§ **Required work**
The data below holds a line containing "logic match0, match1, hit, lru, vdirty;" and a line containing "assign fetchDone = !dwait && dREN;"; please quote exactly those two lines and every line between them, and nothing else.

**** Supplied material ****

Context: an optimization exercise on an open-source flow, tuned for small area, a short achievable clock period and few clock cycles per item. The choices shown serve that exercise and are no tape-out recipe.
Function was checked by simulation only, so behaviour that the tests miss may differ from the original.

== run A ==
==> module ofdm_frame_sched, before the edit <==
module ofdm_frame_sched #(
    parameter int DW   = 8,
    parameter int NFFT = 128
) (
    input  logic          clk,
    input  logic          reset,
    input  logic          sym_valid,
    output logic          sym_ready,
    input  logic [DW-1:0] sym_i,
    input  logic [DW-1:0] sym_q,
    input  logic          sink_ready,
    output logic          sink_valid,
    output logic          sink_sop,
    output logic          sink_eop,
    output logic [DW-1:0] sink_real,
    output logic [DW-1:0] sink_imag,
    output logic          frame_done
);
    localparam int H  = NFFT / 2;
    localparam int AW = $clog2(H);
    localparam int KW = $clog2(NFFT);
    localparam logic [DW-1:0] MIN_VAL = {1'b1, {(DW-1){1'b0}}};
    localparam logic [DW-1:0] MAX_VAL = {1'b0, {(DW-1){1'b1}}};
    logic [2*DW-1:0] ring [H];
    logic [2*DW-1:0] din;
    assign din = {sym_i, sym_q};
    logic [AW-1:0] wpos;      
    logic [AW-1:0] wr_j;      
    logic          wf;        
    logic [KW-1:0] rd_k;      
    logic          rf;        
    logic [AW-1:0] rpos;      
    logic          ahead;
    logic          accept;
    logic          avail;
    logic          r_valid, r_load, o_load, r_tap;
    assign ahead  = wf ^ rf;
    assign accept = sym_valid && sym_ready;
    assign avail  = ahead || (rd_k[AW-1:0] != wr_j);
    assign r_tap  = (rpos[2:0] == 3'd0);
    assign o_load = r_valid && (!sink_valid || sink_ready);
    assign r_load = (!r_valid || o_load) && (avail ? r_tap : accept);
    always_ff @(posedge clk) begin
        ring[0] <= ring[H-1];
        for (int p = 1; p < H; p++) begin
            if (p < 8 && p[0] && accept && wpos == AW'(p)) ring[p] <= din;
            else                                          ring[p] <= ring[p-1];
        end
    end
    logic [AW-1:0] wpos_n, wr_j_n, rpos_n;
    logic [KW-1:0] rd_k_n;
    logic          wf_n, rf_n, ahead_n;
    always_comb begin
        wr_j_n = accept ? wr_j + 1'b1 : wr_j;
        wf_n   = (accept && wr_j == AW'(H - 1)) ? ~wf : wf;
        if (accept) wpos_n = (wr_j[1:0] == 2'd3) ? wpos - AW'(6) : wpos + AW'(2);
        else        wpos_n = wpos + 1'b1;
        rd_k_n = r_load ? rd_k + 1'b1 : rd_k;
        rf_n   = (r_load && rd_k == KW'(NFFT - 1)) ? ~rf : rf;
        if (!r_load)              rpos_n = rpos + 1'b1;
        else if (!rd_k[KW-1])     rpos_n = (rd_k[1:0] == 2'd3) ? rpos - AW'(6) : rpos + AW'(2);
        else                      rpos_n = (rd_k[1:0] == 2'd0) ? rpos + AW'(8) : rpos;
        ahead_n = wf_n ^ rf_n;
    end
    always_ff @(posedge clk) begin
        if (reset) begin
            wpos      <= AW'(1);
            wr_j      <= '0;
            wf        <= 1'b0;
            rd_k      <= '0;
            rf        <= 1'b0;
            rpos      <= '0;
            r_valid   <= 1'b0;
            sym_ready <= 1'b1;
        end else begin
            wpos      <= wpos_n;
            wr_j      <= wr_j_n;
            wf        <= wf_n;
            rd_k      <= rd_k_n;
            rf        <= rf_n;
            rpos      <= rpos_n;
            r_valid   <= r_load || (r_valid && !o_load);
            sym_ready <= (wpos_n[AW-1:3] == '0) && wpos_n[0] &&
                         (!ahead_n || (wr_j_n == '0 && rd_k_n[KW-1] && rd_k_n[KW-2:0] != '0));
        end
    end
    logic [2*DW-1:0] r_data;
    logic            r_sop, r_mid, r_neg, r_eop;
    logic [2*DW-1:0] tap [H/8];
    always_comb for (int e = 0; e < H/8; e++) tap[e] = ring[8*e];
    always_ff @(posedge clk) begin
        if (r_load) begin
            r_data <= avail ? tap[rpos[AW-1:3]] : din;
            r_sop  <= (rd_k == '0);
            r_mid  <= (rd_k == KW'(H));
            r_neg  <= rd_k[KW-1] && (rd_k[KW-2:0] != '0);
            r_eop  <= (rd_k == KW'(NFFT - 1));
        end
    end
    logic [DW-1:0] ri, rq, re_n, im_n;
    assign ri = r_data[2*DW-1:DW];
    assign rq = r_data[DW-1:0];
    always_comb begin
        re_n = ri;
        im_n = rq;
        if (r_sop) begin
            im_n = '0;
        end else if (r_mid) begin
            re_n = rq;
            im_n = '0;
        end else if (r_neg) begin
            im_n = (rq == MIN_VAL) ? MAX_VAL : -rq;
        end
    end
    always_ff @(posedge clk) begin
        if (reset) begin
            sink_valid <= 1'b0;
        end else begin
            sink_valid <= o_load || (sink_valid && !sink_ready);
        end
    end
    always_ff @(posedge clk) begin
        if (o_load) begin
            sink_sop  <= r_sop;
            sink_eop  <= r_eop;
            sink_real <= re_n;
            sink_imag <= im_n;
        end
    end
    assign frame_done = sink_valid && sink_ready && sink_eop;
endmodule
Context: an optimization exercise on an open-source flow, tuned for small area, a short achievable clock period and few clock cycles. The choices shown serve that exercise and are no tape-out recipe. The RTL was checked by simulation tests, not by an equivalence proof against the original design. Power figures rest on the tool's default switching activity, not on a simulated workload.

[flow/run.sh]
#!/bin/bash
# synth_recipe.tcl (not shown) runs the flow's synth.tcl, then flattens the netlist and writes it again
# the make line also repeats each setting of config.mk as NAME=value (left out here)
make -C /OpenROAD-flow-scripts/flow DESIGN_CONFIG=/design/flow/config.mk WORK_HOME=/design/flow/orfs CLKGATE_MAP_FILE= SYNTH_SCRIPT=/design/flow/synth_recipe.tcl finish
[flow/config.mk]
export PLATFORM = sky130hd
export DESIGN_NAME = dcache
export DESIGN_NICKNAME = dcache
export VERILOG_FILES = /design/flow/design.v
export SDC_FILE = /design/flow/constraint.sdc
export NUM_CORES = 4
export LEC_CHECK = 0
export CAP_MARGIN = 20
export CORE_MARGIN = 2
export CORE_UTILIZATION = 50
export PLACE_DENSITY = 0.65
export SETUP_SLACK_MARGIN = 5
export SLEW_MARGIN = 20
export TNS_END_PERCENT = 0
[flow/constraint.sdc]
create_clock -name core_clock -period 9.0 [get_ports {CLK}]
set_input_delay 1.8000 -clock core_clock [delete_from_list [all_inputs] [get_ports {CLK}]]
set_output_delay 1.8000 -clock core_clock [all_outputs]
set_load 0.01 [all_outputs]
[flow/design.v]
`default_nettype none
package dcachePkg;
   localparam int wordWidth  = 32;
   localparam int tagWidth   = 26;
   localparam int indexWidth = 3;
   localparam int numSets    = 8;
   localparam int byteBits   = 2;
   typedef logic [wordWidth-1:0]  word_t;
   typedef logic [tagWidth-1:0]   tag_t;
   typedef logic [indexWidth-1:0] index_t;
   typedef logic [2*wordWidth-1:0] block_t;      
   typedef enum logic [3:0] {
      idle,
      wbWord0,
      wbWord1,          
      fillWord0,
      fillWord1,        
      mergeFetch,       
      install,
      writeHit,
      respond,
      flushWay0Word0,
      flushWay0Word1,
      flushWay1Word0,
      flushWay1Word1,
      flushNext,
      flushed
   } cacheState_t;
endpackage
`default_nettype wire
`timescale 1ns/1ps
`default_nettype none
module dcache
(
   input  logic  CLK,
   input  logic  nRST,
   input  logic  dmemREN,
   input  logic  dmemWEN,
   input  dcachePkg::word_t dmemaddr,
   input  dcachePkg::word_t dmemstore,
   input  logic  halt,
   output logic  dhit,
   output dcachePkg::word_t dmemload,
   output logic  flushed,
   output logic  dREN,
   output logic  dWEN,
   output dcachePkg::word_t daddr,
   output dcachePkg::word_t dstore,
   input  logic  dwait,
   input  dcachePkg::word_t dload
);
   localparam logic [2:0] IDLE   = 3'd0,    
                          LOOK   = 3'd1,    
                          WB1    = 3'd2,    
                          RO     = 3'd3,    
                          RR     = 3'd4,    
                          FSTART = 3'd5,    
                          FW0    = 3'd6,    
                          FW1    = 3'd7;    
   logic [2:0]  state;
   logic        flushedR;
   logic        hitR, hitWayR, vwayR, vdirtyR;
   logic [4:0]  ent;                
   logic [25:0] atag;
   logic [2:0]  aidx;
   logic        off;
   logic        req;
   assign atag = dmemaddr[31:6];
   assign aidx = dmemaddr[5:3];
   assign off  = dmemaddr[2];
   assign req  = dmemREN | dmemWEN;
   logic [25:0] tagArr  [16];
   logic [31:0] dataArr [32];
   logic [15:0] validArr;
   logic [15:0] dirtyArr;
   logic [7:0]  lruArr;             
   logic [7:0]  setDirty;
   logic [2:0]  fs;
   logic        fw, anyDirty;
   assign setDirty = dirtyArr[7:0] | dirtyArr[15:8];
   assign anyDirty = |setDirty;
   always_comb
   begin
      fs = 3'd0;
      for (int s = 7; s >= 0; s--)
         if (setDirty[s])
            fs = 3'(s);
   end
   assign fw = !dirtyArr[{1'b0, fs}];
   logic       flushing;
   logic [2:0] idx;
   logic [7:0] asel, isel;
   assign flushing = state[2] && (state[1] || state[0]);
   assign idx      = flushing ? fs : aidx;
   always_comb
      for (int s = 0; s < 8; s++)
      begin
         asel[s] = (aidx == 3'(s));
         isel[s] = (idx == 3'(s));
      end
   logic [25:0] t0, t1;
   always_comb
   begin
      t0 = '0;
      t1 = '0;
      for (int s = 0; s < 8; s++)
      begin
         t0 = t0 | (tagArr[s]     & {26{isel[s]}});
         t1 = t1 | (tagArr[8 + s] & {26{isel[s]}});
      end
   end
   logic [7:0] victimDirty;
   always_comb
      for (int s = 0; s < 8; s++)
         victimDirty[s] = lruArr[s] ? dirtyArr[8 + s] : dirtyArr[s];
   logic match0, match1, hit, lru, vdirty;
   assign match0 = |(validArr[7:0] & isel) && (t0 == atag);
   assign match1 = |(validArr[15:8] & isel) && (t1 == atag);
   assign hit    = match0 || match1;
   assign lru    = |(lruArr & asel);
   assign vdirty = |(victimDirty & asel);
   logic [31:0] w00, w01, w10, w11;    
   always_comb
   begin
      w00 = '0;
      w01 = '0;
      w10 = '0;
      w11 = '0;
      for (int s = 0; s < 8; s++)
      begin
         w00 = w00 | (dataArr[{1'b0, 3'(s), 1'b0}] & {32{isel[s]}});
         w01 = w01 | (dataArr[{1'b0, 3'(s), 1'b1}] & {32{isel[s]}});
         w10 = w10 | (dataArr[{1'b1, 3'(s), 1'b0}] & {32{isel[s]}});
         w11 = w11 | (dataArr[{1'b1, 3'(s), 1'b1}] & {32{isel[s]}});
      end
   end
   logic [31:0] esel;
   logic [15:0] bsel;
   always_comb
   begin
      for (int e = 0; e < 32; e++)
         esel[e] = (ent == 5'(e));
      for (int b = 0; b < 16; b++)
         bsel[b] = esel[2*b] | esel[2*b + 1];
   end
   logic [31:0] wordR;
   logic [25:0] vtagR;              
   logic look, missWB, missRd, isWB;
   assign look   = (state == LOOK);
   assign missWB = look && !hitR && vdirtyR;
   assign missRd = look && !hitR && !vdirtyR;
   assign isWB   = missWB || state == WB1 || state == FW0 || state == FW1;
   assign dWEN   = isWB;
   assign dREN   = missRd || state == RO || state == RR;
   assign daddr  = {isWB ? vtagR : atag, ent[3:0], 2'b00};
   assign dstore = wordR;
   logic fetchDone, missLast;
   assign fetchDone = !dwait && dREN;
   assign missLast  = !dwait && (((missRd || state == RO) && dmemWEN) || state == RR);
   assign dhit     = req && ((look && hitR) || missLast);
   assign dmemload = (state == RR) ? dload : wordR;
   assign flushed  = flushedR;
   always_ff @(posedge CLK, negedge nRST)
   begin
      if (!nRST)
      begin
         state    <= IDLE;
         flushedR <= 1'b0;
      end
      else
         case (state)
            IDLE:
               if (halt)
                  state <= FSTART;
               else if (req)
                  state <= LOOK;
            LOOK:
               if (hitR)
                  state <= IDLE;
               else if (!dwait)
                  state <= vdirtyR ? WB1 : (dmemWEN ? IDLE : RR);
            WB1:
               if (!dwait)
                  state <= RO;
            RO:
               if (!dwait)
                  state <= dmemWEN ? IDLE : RR;
            RR:
               if (!dwait)
                  state <= IDLE;
            FSTART:
               if (anyDirty)
                  state <= FW0;
               else
                  flushedR <= 1'b1;
            FW0:
               if (!dwait)
                  state <= FW1;
            default:
               if (!dwait)
                  state <= FSTART;
         endcase
   end
   always_ff @(posedge CLK)
      vtagR <= (flushing ? fw : lru) ? t1 : t0;
   always_ff @(posedge CLK)
      if (state == IDLE)
      begin
         if (hit)
            wordR <= match0 ? (off ? w01 : w00) : (off ? w11 : w10);
         else
            wordR <= lru ? w10 : w00;
      end
      else if (state == FSTART)
         wordR <= fw ? w10 : w00;
      else if (!dwait && (missWB || state == FW0))
         wordR <= (flushing ? fw : vwayR) ? w11 : w01;
   always_ff @(posedge CLK)
   begin
      if (state == IDLE)
      begin
         hitR    <= hit;
         hitWayR <= !match0;
         vwayR   <= lru;
         vdirtyR <= vdirty;
      end
      case (state)
         IDLE:
            ent <= hit ? {!match0, aidx, off} : {lru, aidx, vdirty ? 1'b0 : !off};
         LOOK:
            if (!dwait)
               ent <= {vwayR, aidx, vdirtyR ? 1'b1 : off};
         WB1:
            if (!dwait)
               ent <= {vwayR, aidx, !off};
         RO:
            if (!dwait)
               ent <= {vwayR, aidx, off};
         FSTART:
            ent <= {fw, fs, 1'b0};
         FW0:
            if (!dwait)
               ent <= {fw, fs, 1'b1};
         default: ;
      endcase
   end
   logic hitWrite, storeMiss, done;
   logic [31:0] wdata0, wdata1;
   assign hitWrite  = look && hitR && dmemWEN;
   assign storeMiss = missLast && dmemWEN;             
   assign done      = missLast;
   assign wdata0    = (dmemWEN && !off) ? dmemstore : dload;
   assign wdata1    = (dmemWEN &&  off) ? dmemstore : dload;
   always_ff @(posedge CLK)
   begin
      for (int e = 0; e < 32; e++)
         if ((esel[e] && (fetchDone || hitWrite)) || (esel[e ^ 1] && storeMiss))
            dataArr[e] <= e[0] ? wdata1 : wdata0;
      for (int b = 0; b < 16; b++)
         if (done && b[3] == vwayR && asel[b % 8])
            tagArr[b] <= atag;
   end
   always_ff @(posedge CLK, negedge nRST)
   begin
      if (!nRST)
      begin
         validArr <= '0;
         dirtyArr <= '0;
         lruArr   <= '0;
      end
      else
      begin
         for (int b = 0; b < 16; b++)
         begin
            if (done && b[3] == vwayR && asel[b % 8])
            begin
               validArr[b] <= 1'b1;
               dirtyArr[b] <= dmemWEN;
            end
            if (hitWrite && bsel[b])
               dirtyArr[b] <= 1'b1;
            if (state == FW1 && !dwait && bsel[b])
               dirtyArr[b] <= 1'b0;
         end
         for (int s = 0; s < 8; s++)
            if (asel[s])
            begin
               if (done)
                  lruArr[s] <= !vwayR;
               if (look && hitR)
                  lruArr[s] <= !hitWayR;
            end
      end
   end
endmodule
`default_nettype wire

****

§ **Exercise solution**
   logic match0, match1, hit, lru, vdirty;
   assign match0 = |(validArr[7:0] & isel) && (t0 == atag);
   assign match1 = |(validArr[15:8] & isel) && (t1 == atag);
   assign hit    = match0 || match1;
   assign lru    = |(lruArr & asel);
   assign vdirty = |(victimDirty & asel);
   logic [31:0] w00, w01, w10, w11;    
   always_comb
   begin
      w00 = '0;
      w01 = '0;
      w10 = '0;
      w11 = '0;
      for (int s = 0; s < 8; s++)
      begin
         w00 = w00 | (dataArr[{1'b0, 3'(s), 1'b0}] & {32{isel[s]}});
         w01 = w01 | (dataArr[{1'b0, 3'(s), 1'b1}] & {32{isel[s]}});
         w10 = w10 | (dataArr[{1'b1, 3'(s), 1'b0}] & {32{isel[s]}});
         w11 = w11 | (dataArr[{1'b1, 3'(s), 1'b1}] & {32{isel[s]}});
      end
   end
   logic [31:0] esel;
   logic [15:0] bsel;
   always_comb
   begin
      for (int e = 0; e < 32; e++)
         esel[e] = (ent == 5'(e));
      for (int b = 0; b < 16; b++)
         bsel[b] = esel[2*b] | esel[2*b + 1];
   end
   logic [31:0] wordR;
   logic [25:0] vtagR;              
   logic look, missWB, missRd, isWB;
   assign look   = (state == LOOK);
   assign missWB = look && !hitR && vdirtyR;
   assign missRd = look && !hitR && !vdirtyR;
   assign isWB   = missWB || state == WB1 || state == FW0 || state == FW1;
   assign dWEN   = isWB;
   assign dREN   = missRd || state == RO || state == RR;
   assign daddr  = {isWB ? vtagR : atag, ent[3:0], 2'b00};
   assign dstore = wordR;
   logic fetchDone, missLast;
   assign fetchDone = !dwait && dREN;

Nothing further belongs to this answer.